NAACP officials, who were committed to working for integration,
were horrified at his ideas. In June of 1934, they forced him to submit
his resignation. Du Bois was now sixty-six years old, but he was about
to embark on some of the most productive years of his life.
He returned to Atlanta University, where he taught for another ten
years and produced two of his finest books: Black Reconstruction in
America: An Essay Toward a History of the Part Which Black Folk Played
in the Attempt to Reconstruct Democracy in America, 1860-1880 (1935),
and Dusk of Dawn: An Essay Toward an Autobiography of a Race Concept
(1940). In 1944, he returned to the NAACP as director of special
research. There he served as an associate counsel to the American delegation
at the founding of the United Nations in 1945, speaking out
strongly for independence for European colonies in Africa and Asia.
Du Bois also helped revive the Pan-African movement. He attended
the Fifth Pan-African Congress in Manchester, England, in
1945, and presided over several sessions. Delegates from sixty countries
and colonies elected him permanent chairman and president, and
he was widely recognized as "the father" of Pan-Africanism.
In 1961, he and his second wife, Shirley Graham Du Bois, moved
to Accra in newly independent Ghana, at the invitation of its first
president, Kwame Nkrumah. Du Bois's first wife had died in 1950.
He became a citizen of Ghana and settled down to work on a long-dreamed-of
project: the Encyclopedia Africana.
On August 27, 1963, Du Bois passed away at the age of ninety-five.
The government of Ghana honored him with a state funeral, and he
was buried in Accra.
Word of his death came to a small meeting of African Americans in
Washington, D.C., on the eve of the March for Jobs and Freedom,
where the Reverend Dr. Martin Luther King Jr. made his famous "I
Have a Dream" speech. Author John O. Killens said someone told
those at the meeting that "the old man" had died, and everyone knew
without asking that "the old man" was Du Bois. For generations of
African Americans, he was also, as Killens described him, "our patron
saint, our teacher and our major prophet."
His tremendous contributions to scholarship and the cause of
human freedom were recognized by honorary degrees from Howard,
Atlanta, Fisk, and Wilberforce Universities and several foreign
universities.
What Are Your Plans for the Future?
One night in 1893, alone in his small room in Berlin, Du Bois realized what he
wanted to do with his life. "These are my plans," he wrote, "to make a name in science,
to make a name in literature and thus to raise my race."

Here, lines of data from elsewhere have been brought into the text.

`config.mk`:
```
export PLATFORM = sky130hd
export DESIGN_NAME = cache_request_arbiter_flat
export DESIGN_NICKNAME = d
export VERILOG_FILES = /design/src/rtl/cache_request_arbiter_if.sv /design/src/rtl/cache_request_arbiter.sv /design/src/flat_wrapper.sv
export SDC_FILE = /design/constraint.sdc
export NUM_CORES = 1
export LEC_CHECK = 0
export ABC_CLOCK_PERIOD_IN_PS = 1700
export CORE_ASPECT_RATIO = 0.7
export CORE_MARGIN = 1
export CORE_UTILIZATION = 40
export CTS_BUF_LIST = sky130_fd_sc_hd__clkbuf_4 sky130_fd_sc_hd__clkbuf_8
export CTS_CLUSTER_DIAMETER = 60
export DETAILED_ROUTE_END_ITERATION = 7
export PLACE_DENSITY_LB_ADDON = 0.08
export SLEW_MARGIN = 20
export SYNTH_ARGS = -nofsm -noshare
export SYNTH_HDL_FRONTEND = slang
export SYNTH_SLANG_ARGS = --single-unit
export TNS_END_PERCENT = 1
```
`constraint.sdc`:
```
create_clock -name clk -period 1.7 [get_ports clk]
set_input_delay 0.17 -clock clk [delete_from_list [all_inputs] [get_ports clk]]
set_output_delay 0.17 -clock clk [all_outputs]
set_load 0.02 [all_outputs]
```
`src/rtl/cache_request_arbiter_if.sv`:
```
// Client-side and memory-side signals of the cache request arbiter.
// The slave modport is the arbiter's view; master is the clients plus memory.
interface cache_request_arbiter_if #(
    parameter int NUM_PORTS  = 2,
    parameter int DATA_WIDTH = 32,
    parameter int ADDR_WIDTH = 32
);
    localparam int GW = ($clog2(NUM_PORTS) > 1) ? $clog2(NUM_PORTS) : 1;

    logic [NUM_PORTS-1:0]            port_read_request;
    logic [NUM_PORTS-1:0]            port_write_request;
    logic [NUM_PORTS*ADDR_WIDTH-1:0] port_address;
    logic [NUM_PORTS*DATA_WIDTH-1:0] port_write_data;
    logic [NUM_PORTS-1:0]            port_response;
    logic [DATA_WIDTH-1:0]           port_read_data;
    logic                            port_error;
    logic [GW-1:0]                   grant_id;
    logic                            busy;
    logic                            memory_read_request;
    logic                            memory_write_request;
    logic [ADDR_WIDTH-1:0]           memory_addr;
    logic [DATA_WIDTH-1:0]           memory_write_data;
    logic                            memory_response;
    logic [DATA_WIDTH-1:0]           memory_read_data;

    modport slave (
        input  port_read_request, port_write_request, port_address, port_write_data,
               memory_response, memory_read_data,
        output port_response, port_read_data, port_error, grant_id, busy,
               memory_read_request, memory_write_request, memory_addr, memory_write_data
    );

    modport master (
        output port_read_request, port_write_request, port_address, port_write_data,
               memory_response, memory_read_data,
        input  port_response, port_read_data, port_error, grant_id, busy,
               memory_read_request, memory_write_request, memory_addr, memory_write_data
    );
endinterface

```
`src/rtl/cache_request_arbiter.sv`:
```
// N-port cache request arbiter: one outstanding memory transaction, fixed
// priority or round-robin grant, optional response timeout with error flag.
module cache_request_arbiter #(
    parameter int NUM_PORTS      = 2,
    parameter int DATA_WIDTH     = 32,
    parameter int ADDR_WIDTH     = 32,
    parameter int ARB_MODE       = 0,
    parameter int TIMEOUT_CYCLES = 0
) (
    input logic                   clk,
    input logic                   rst_n,
    cache_request_arbiter_if.slave bus
);
    localparam int GW      = ($clog2(NUM_PORTS) > 1) ? $clog2(NUM_PORTS) : 1;
    localparam int TW      = ($clog2(TIMEOUT_CYCLES + 1) > 1) ? $clog2(TIMEOUT_CYCLES + 1) : 1;
    localparam int TO_LAST = (TIMEOUT_CYCLES > 0) ? TIMEOUT_CYCLES - 1 : 0;

    typedef enum logic [1:0] {IDLE, ISSUE, RESP} state_t;

    state_t               state;
    logic [TW-1:0]        to_cnt;
    logic [NUM_PORTS-1:0] eligible;
    logic                 any_eligible;
    logic [GW-1:0]        winner;

    assign eligible     = bus.port_read_request | bus.port_write_request;
    assign any_eligible = |eligible;
    assign bus.busy     = (state != IDLE);

    generate
        if (ARB_MODE == 0) begin : g_fixed
            // Later (higher) indices overwrite earlier ones, so the top eligible port wins.
            always_comb begin
                winner = '0;
                for (int i = 0; i < NUM_PORTS; i++)
                    if (eligible[i]) winner = GW'(i);
            end
        end else begin : g_rr
            // grant_id doubles as the round-robin pointer: it only moves on a grant.
            logic [GW-1:0] idx;
            logic          found;
            always_comb begin
                winner = '0;
                found  = 1'b0;
                idx    = bus.grant_id;
                for (int k = 0; k < NUM_PORTS; k++) begin
                    idx = (idx == GW'(NUM_PORTS - 1)) ? '0 : idx + GW'(1);
                    if (!found && eligible[idx]) begin
                        winner = idx;
                        found  = 1'b1;
                    end
                end
            end
        end
    endgenerate

    always_ff @(posedge clk or negedge rst_n) begin
        if (!rst_n) begin
            state                    <= IDLE;
            to_cnt                   <= '0;
            bus.grant_id             <= '0;
            bus.port_response        <= '0;
            bus.port_read_data       <= '0;
            bus.port_error           <= 1'b0;
            bus.memory_read_request  <= 1'b0;
            bus.memory_write_request <= 1'b0;
            bus.memory_addr          <= '0;
            bus.memory_write_data    <= '0;
        end else begin
            bus.port_response <= '0;
            case (state)
                IDLE: begin
                    if (any_eligible) begin
                        bus.grant_id             <= winner;
                        bus.memory_addr          <= bus.port_address[winner*ADDR_WIDTH +: ADDR_WIDTH];
                        bus.memory_write_data    <= bus.port_write_data[winner*DATA_WIDTH +: DATA_WIDTH];
                        // A port raising both read and write is treated as a write.
                        bus.memory_write_request <= bus.port_write_request[winner];
                        bus.memory_read_request  <= !bus.port_write_request[winner];
                        to_cnt                   <= '0;
                        state                    <= ISSUE;
                    end
                end
                ISSUE: begin
                    if (bus.memory_response) begin
                        bus.memory_read_request        <= 1'b0;
                        bus.memory_write_request       <= 1'b0;
                        bus.port_read_data             <= bus.memory_read_data;
                        bus.port_error                 <= 1'b0;
                        bus.port_response[bus.grant_id] <= 1'b1;
                        state                          <= RESP;
                    end else if (TIMEOUT_CYCLES > 0 && to_cnt == TW'(TO_LAST)) begin
                        bus.memory_read_request        <= 1'b0;
                        bus.memory_write_request       <= 1'b0;
                        bus.port_read_data             <= '0;
                        bus.port_error                 <= 1'b1;
                        bus.port_response[bus.grant_id] <= 1'b1;
                        state                          <= RESP;
                    end else begin
                        to_cnt <= to_cnt + TW'(1);
                    end
                end
                RESP:    state <= IDLE;
                default: state <= IDLE;
            endcase
        end
    end
endmodule

```
`src/flat_wrapper.sv`:
```
// flat-port wrapper written by rule: the top's interface ports become plain ports
module cache_request_arbiter_flat 
#(
    parameter int NUM_PORTS      = 2,
    parameter int DATA_WIDTH     = 32,
    parameter int ADDR_WIDTH     = 32,
    parameter int ARB_MODE       = 0,
    parameter int TIMEOUT_CYCLES = 0
)
  (clk, rst_n, bus_port_read_request, bus_port_write_request, bus_port_address, bus_port_write_data, bus_memory_response, bus_memory_read_data, bus_port_response, bus_port_read_data, bus_port_error, bus_grant_id, bus_busy, bus_memory_read_request, bus_memory_write_request, bus_memory_addr, bus_memory_write_data);
  cache_request_arbiter_if #(.NUM_PORTS(NUM_PORTS), .DATA_WIDTH(DATA_WIDTH), .ADDR_WIDTH(ADDR_WIDTH)) bus_i ();
  input logic clk;
  input logic rst_n;
  input wire logic [$bits(bus_i.port_read_request)-1:0] bus_port_read_request;
  input wire logic [$bits(bus_i.port_write_request)-1:0] bus_port_write_request;
  input wire logic [$bits(bus_i.port_address)-1:0] bus_port_address;
  input wire logic [$bits(bus_i.port_write_data)-1:0] bus_port_write_data;
  input wire logic [$bits(bus_i.memory_response)-1:0] bus_memory_response;
  input wire logic [$bits(bus_i.memory_read_data)-1:0] bus_memory_read_data;
  output wire logic [$bits(bus_i.port_response)-1:0] bus_port_response;
  output wire logic [$bits(bus_i.port_read_data)-1:0] bus_port_read_data;
  output wire logic [$bits(bus_i.port_error)-1:0] bus_port_error;
  output wire logic [$bits(bus_i.grant_id)-1:0] bus_grant_id;
  output wire logic [$bits(bus_i.busy)-1:0] bus_busy;
  output wire logic [$bits(bus_i.memory_read_request)-1:0] bus_memory_read_request;
  output wire logic [$bits(bus_i.memory_write_request)-1:0] bus_memory_write_request;
  output wire logic [$bits(bus_i.memory_addr)-1:0] bus_memory_addr;
  output wire logic [$bits(bus_i.memory_write_data)-1:0] bus_memory_write_data;
  assign bus_i.port_read_request = bus_port_read_request;
  assign bus_i.port_write_request = bus_port_write_request;
  assign bus_i.port_address = bus_port_address;
  assign bus_i.port_write_data = bus_port_write_data;
  assign bus_i.memory_response = bus_memory_response;
  assign bus_i.memory_read_data = bus_memory_read_data;
  assign bus_port_response = bus_i.port_response;
  assign bus_port_read_data = bus_i.port_read_data;
  assign bus_port_error = bus_i.port_error;
  assign bus_grant_id = bus_i.grant_id;
  assign bus_busy = bus_i.busy;
  assign bus_memory_read_request = bus_i.memory_read_request;
  assign bus_memory_write_request = bus_i.memory_write_request;
  assign bus_memory_addr = bus_i.memory_addr;
  assign bus_memory_write_data = bus_i.memory_write_data;
  cache_request_arbiter #(.NUM_PORTS(NUM_PORTS), .DATA_WIDTH(DATA_WIDTH), .ADDR_WIDTH(ADDR_WIDTH), .ARB_MODE(ARB_MODE), .TIMEOUT_CYCLES(TIMEOUT_CYCLES)) u_core (.clk(clk), .rst_n(rst_n), .bus(bus_i));
endmodule
```
-- After elaboration in Yosys (flattened, before gate mapping)
Index checks and enable logic that the tools add are counted.
- $lt $le $gt $ge: 3
- eq/ne operators: 3
- shifts and indexed selects: 2
- mux-type cells: 15
- bitwise operators: 1
- reductions and logical operators: 10
- operator list (cell ; count):
    $shiftx 64x7->32 ; 2
    $mux 2 ; 4
    $mux 1 ; 7
    $reduce_and 2->1 ; 3
    $lt 1x2->1 const B ; 2
    $pmux 1 s2 ; 2
    $pmux 2 s2 ; 1
    $reduce_bool 2->1 ; 2
    $reduce_and 3->1 ; 1
    $eq 2x1->1 const B ; 1
    $logic_not 2->1 ; 1
    $ne 2x1->1 const B ; 1
    $ne 2x2->1 const B ; 1
    $or 2x2->2 ; 1
    $reduce_or 2->1 ; 1
    $demux 1 s1 ; 1
    $ge 1x1->1 const B ; 1
    $logic_and 1x1->1 ; 1
    $logic_not 1->1 ; 1
- flip-flop bits (word level): 103
- output and inout port bits: 103
- word-level logic and storage cells: 42

-- Logic depth before layout (Yosys ltp)
Gate-level depths: netlist of run 1.
- word-level depth: 7
- mapped depth: 5
- gate-level depth less buffers: 3

-- Worst setup path before layout of run 1
OpenSTA, ideal clock, no wires.
- path kind: reg-to-reg
- start point: register u_core.state[0]
- end point: register u_core.bus.memory_write_data[10] in the netlist's numbering
- setup time: 125 ps
- data arrival time: 1428 ps
- path slack: 147 ps
- stages on the path, launching flop included: 6
- buffers on the path: 2
- path through: dfrtp_1 or2_4 a21oi_4 buf_6 buf_8 mux2_4
- longest elaborated chain between the ends: 2
- ends and longest elaborated chain (element ; line ; source):
    start: declaration ; cache_request_arbiter.sv:20 ; state_t state;
    start signal: assignment ; cache_request_arbiter.sv:59 ; state <= IDLE;
    start signal: assignment ; cache_request_arbiter.sv:81 ; state <= ISSUE;
    start signal: assignment ; cache_request_arbiter.sv:91 ; state <= RESP;
    $logic_not 2->1 ; cache_request_arbiter.sv:71 ; case (state)
    $reduce_and 2->1 (no line) ; - ;
    end signal: assignment ; cache_request_arbiter.sv:76 ; bus.memory_write_data <= bus.port_write_data[winner*DATA_WIDTH +: DATA_WIDTH];
    end: declaration ; cache_request_arbiter_if.sv:30 ; memory_read_request, memory_write_request, memory_addr, memory_write_data
Every way passes these cells.
A chain may end at the register's enable or synchronous reset.

-- Final worst setup path of run 1
- start point: register u_core.state[0]
- end point: register u_core.bus.memory_addr[30] in the netlist's numbering
- longest elaborated chain between the ends: 2
- ends and longest elaborated chain (element ; line ; source):
    $logic_not 2->1 ; cache_request_arbiter.sv:71 ;
    $reduce_and 2->1 (no line) ; - ;
    end signal: assignment ; cache_request_arbiter.sv:75 ; bus.memory_addr <= bus.port_address[winner*ADDR_WIDTH +: ADDR_WIDTH];
    end: declaration ; cache_request_arbiter_if.sv:30 ;
Every way passes these cells.

==> results of run 1 <==
-- metrics by stage --
step,cell area [um^2],total power (uW),worst slack (ns)
3_5_place_dp,7620,11870,-0.2330
5_1_grt,7893,14280,0.008440
4_1_cts,7839,13530,0.02175
6_report,7893,13530,0.07196
2_1_floorplan,4782,8453,0.1466
3_3_place_gp,7620,11730,-0.2015
-- per-layer routing --
layer  share of wire [%]  up-vias
li1                    -     1610
met1                  39     1661
met2                  50      144
met3                  10        7
met4                0.52        0
met5                   0        -
-- timing repair --
| action | CTS | global route |
|---|---|---|
| hold buffers | 1 | 0 |
| endpoints found under the hold margin | 27 | 0 |
| gates cloned | 0 | 1 |
| setup endpoints to repair | 12 | 31 |
| resized for setup | 2 | 2 |
| setup buffers | 0 | 1 |
-- final cells by class --
| type | count | area share, % |
|---|---|---|
| sequential | 103 | 32.66 |
| clock buffer | 10 | 1.744 |
| multi-input combinational | 177 | 25.70 |
| inverter | 2 | 0.09512 |
| timing repair buffer | 280 | 36.45 |
| clock inverter | 6 | 0.8719 |
| tap | 157 | 2.489 |
-- cell usage after synthesis --
library cell  instances
a21oi_1               1
mux2_1                3
buf_4                 4
and2_1                2
nand2_1               1
mux2_2              130
dfrtp_1             103
mux2_4               28
nor2_1                2
buf_2                 4
a21oi_4               1
o21ai_0               2
buf_6                 7
or2_2                 1
nor2_2                1
nand3b_1              1
nor3b_1               1
conb_1                1
mux2i_1               1
inv_1                 2
or2_4                 1
buf_8                 3
-- registers in the layout, summed over array words and instances (netlist names) --
signal                           count
u_core.bus.memory_addr              32
u_core.bus.memory_write_data        32
u_core.bus.port_read_data           32
u_core.bus.port_response             2
u_core.state                         2
u_core.bus.grant_id                  1
u_core.bus.memory_read_request       1
u_core.bus.memory_write_request      1
-- kinds of logic after synthesis --
group                  share of synthesized area, %
AOI/OAI and AO/OA                            0.6541
buffers and inverters                         3.794
DFF                                           53.90
muxes                                         40.32
other                                       0.07842
and+or+nand+nor                               1.256
-- worst paths after layout --
check | start | end | cells after the start
max reg2reg | u_core.state[0] | u_core.bus.memory_addr[30] | 5
min | rst_n | u_core.bus.memory_addr[9] | 2
max in group asynchronous | rst_n | u_core.bus.memory_read_request | 3
min in group clk | bus_memory_read_data[19] | u_core.bus.port_read_data[19] | 2
min reg2reg | u_core.bus.grant_id | u_core.bus.port_response[0] | 1
max | u_core.state[0] | u_core.bus.memory_addr[30] | 5
-- cell usage in the layout, fill, tap and decap left out, types with 2 or more instances in the layout --
master	count
buf_4	4
clkdlybuf4s50_1	266
dfrtp_1	103
clkbuf_8	10
o21ai_0	2
clkinv_4	2
inv_1	2
buf_12	7
nor2_1	2
mux2_4	28
mux2_1	3
mux2_2	130
and2_1	2
-- report_power, final --
part | internal (uW) | total, uW | switching, uW | leakage [uW]
Sequential | 3700 | 4340 | 638 | 0.00121
Combinational | 4310 | 7600 | 3290 | 0.00193
Clock | 730 | 1600 | 867 | 0.000103
==> flow_summary.yaml, run 1 <==
outcome:
  status: "finished clean"
placed_design:
  portBuffers: 268
  gp_congestion: 0.7528
  hpwl_um: 9325
  placed_cells_incl_taps: 716
critical_path:
  worstPathRequired_ns: 1.95
  path_cells: "or2_4, a21oi_4, buf_12, buf_12, mux2_2"
  startpoint_type: "flop"
  arrival_ns: 1.88
  path_delay_family: "flip-flops"
  max_stage_delay_ns: 0.41
  reg2reg_slack_ns: 0.07
  crit_top_cell: "buf_12"
  end_kind: "flop"
  crit_type: "flop to flop"
  critPathSlowestCell: "dfrtp_1"
  critical_path_buf_inv_count: 2
  critPathMaxFanout: 19
sta:
  fin_crit_ns: 1.628
  final-setup-viol-count: 0
  grt_setup_unrepaired: "no"
  drv_slew: 0
  fin_hold_ws_ns: 0.2817
  max_freq_mhz: 614.2
  hold_viol_final: 0
  fin_worst_skew_ns: 0.01085
  period_share_pct: 95.77
  tns_ns: 0
power:
  power_density_mw_per_mm2: 1714
  ir_drop_v: 0.0008987
  leakage_uw: 0.003246
clocking:
  clk_pin_slew_ns: 0.11
  clock_path_buffers: 2
  htree_levels: 3
  clock_latency_ns: 0.37
  cts-root-buf: "clkbuf_8"
  cts_tree: "done"
  numCtsBuffers: 9
  cts.sink_count: 103
routing:
  antenna_left: 0
  dr.pass1.iters: 4
  wl_per_cell_um: 17.28
  drc: 0
  dr_total_vias: 3422
  drt_iter0_drc: 87
  vias_per_cell: 4.656
  routed_wl_um: 12700
logic_synthesis:
  synth_fp_nets: 467
  synth_cells: 300
  synth_cell_types: 22
  yosysTopAreaCell: "dfrtp_1"
  syn-cell-area_mm2: 0.004782
  yosysWarnings: 0
  ys_seq_elements: 103
  synth_top_area_share_pct: 53.90
  ys_seq_area_share_pct: 53.90
  synth.avg_cell_area_um2: 15.94
  synth_area_leaders: "dfrtp_1, mux2_2, mux2_4"
grt:
  grt-busiest-layer: "met2"
  met2_usage_pct: 36.40
  antenna_found_initial: 0
  grt_start_max_net_pins: 40
  grt_usage_pct: 20.78
  use_met1_pct: 23.21
  grt_pass1_vias: 3730
  use_met3_pct: 9.648
  overflow: 0
  grt_pass1_wl_um: 19620
floorplanning:
  initial_core_util_pct: 40.93
  core_area_mm2: 0.01169
  die_area_mm2: 0.01240
  die_h_um: 93.48
  die_w_um: 132.7
  num_rows: 33
  ios: 270
hold_path:
  hp-class: "input port to async pin"
layout:
  stdcell_count: 735
  diodes: 0
  regArea_mm2: 0.002577
  multi_input_area_mm2: 0.002028
  final_nets: 740
  final_core_utilization_pct: 67.54
  areaGrowthSynthToFinish_pct: 65.04
  final_layout_size_suffix_gt1_share_pct: 32.87
  nFillCells: 842
job:
  cap_violations: 0
Power figures use the tool's default switching activity.
==> run 2: changes to the inputs <==
Settings changed: CORE_AREA set to 2 2 104 106, CORE_ASPECT_RATIO 0.7 to not set, CORE_MARGIN 1 to not set, CORE_UTILIZATION 40 to not set, DIE_AREA set to 0 0 106 108, DONT_BUFFER_PORTS set to 1.
==> flow_summary.yaml, run 2 (synthesis results as in run 1) <==
power:
  p_sw_uw: 4335
  ir_drop_v: 0.001103
  finalPower_uw: 10790
  combPwrFrac_pct: 26.4
  p_int_uw: 6451
  p_clk_share_pct: 16.3
  power_density_mw_per_mm2: 1979
  pwr-share-seq_pct: 57.3
  leakage_uw: 0.002307
  p_sw_share_pct: 40.19
floorplanning:
  die_w_um: 106
  ios: 270
  die_area_mm2: 0.01145
  core_area_mm2: 0.01023
  initial_core_util_pct: 46.74
  die_h_um: 108
  num_rows: 37
grt:
  grt_usage_pct: 17.24
  antenna_found_initial: 0
  overflow: 0
  grt_start_max_net_pins: 104
  grt_pass1_vias: 2713
  grt_pass1_wl_um: 14920
layout:
  multi_input_area_mm2: 0.002028
  layout_common_cells: "mux2_2, dfrtp_1, dlygate4sd3_1"
  nFillCells: 834
  final_nets: 500
  regArea_mm2: 0.002577
  diodes: 0
  final_area_mm2: 0.005449
  final_common_cell: "mux2_2"
  reg_top3: "u_core.bus.memory_addr: 32 flops, u_core.bus.memory_write_data: 32 flops, u_core.bus.port_read_data: 32 flops"
  final_layout_size_suffix_gt1_share_pct: 54.73
  areaGrowthSynthToFinish_pct: 13.95
critical_path:
  crit_end: "u_core.bus.memory_write_data[1]"
  arrival_ns: 1.85
  cp.depth: 4
  critical_path_buf_inv_count: 1
  reg2reg_to: "u_core.bus.memory_write_data[1]"
  crit_type: "flop to flop"
  rr_worst_depth: 4
  max_stage_delay_ns: 0.40
  critPathMaxFanout: 39
  path_delay_family: "flip-flops"
  startpoint_type: "flop"
  worst_r2r_startpoint: "u_core.state[0]"
  reg2reg_slack_ns: 0.1
  worstPathRequired_ns: 1.95
  end_kind: "flop"
  path_cells: "or2_4, a21oi_4, buf_12, mux2_2"
  crit_start: "u_core.state[0]"
  critPathSlowestCell: "dfrtp_1"
placed_design:
  portBuffers: 0
  place_area_mm2: 0.004886
  gp_congestion: 0.7054
  hpwl_um: 6901
routing:
  vias_per_cell: 5.331
  antenna_left: 0
  dr.pass1.iters: 4
  drt_iter0_drc: 54
  drc: 0
  wl_per_cell_um: 20.48
  routed_wl_um: 9707
  dr_total_vias: 2527
clocking:
  clock_path_buffers: 2
  htree_levels: 3
  cts.sink_count: 103
  cts-root-buf: "clkbuf_8"
  cts_tree: "done"
  numCtsBuffers: 9
  clk_pin_slew_ns: 0.11
  clock_latency_ns: 0.36
  cts_hold_buf: 33
outcome:
  violations: "hold timing"
  status: "complete, but fails checks"
sta:
  drv_slew: 0
  final-setup-viol-count: 0
  fin_hold_ws_ns: -0.5179
  grt_setup_unrepaired: "no"
  period_share_pct: 94.33
  tns_ns: 0
  fin_worst_skew_ns: 0.01099
  hold_viol_final: 103
  fin_crit_ns: 1.604
  max_freq_mhz: 623.6
hold_path:
  hp-class: "input port to async pin"
job:
  cap_violations: 0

Du Bois quickly made a name for himself. He received a Ph.D. degree in history
from Harvard in 1895. He was the first African American to receive a doctorate
from Harvard. His Ph.D. dissertation, The Suppression of the African Slave
Trade to the United States of America, 1638-1870, was the first of nineteen books
(both nonfiction and fiction) he would write.
The Power of the Pen
For twenty-four years, through the power of his pen, Du Bois turned The Crisis
into one of the most powerful publications the United States has ever known.
His NAACP colleagues would later say that the ideas Du Bois expressed in The
Crisis "and in his books and essays transformed the Negro world as well as a large
portion of the liberal white world He created, what never existed before, a
Negro intelligentsia"
Du Bois called all aspiring African Americans "the Talented Tenth." This group
included Howard University teacher and writer Alain Locke. He guided many
young poets and writers. The lawyer, novelist, composer, diplomat, and journalist
James Weldon Johnson was another influential figure. His song, "Lift Every
Voice and Sing" became the unofficial "Negro National Anthem."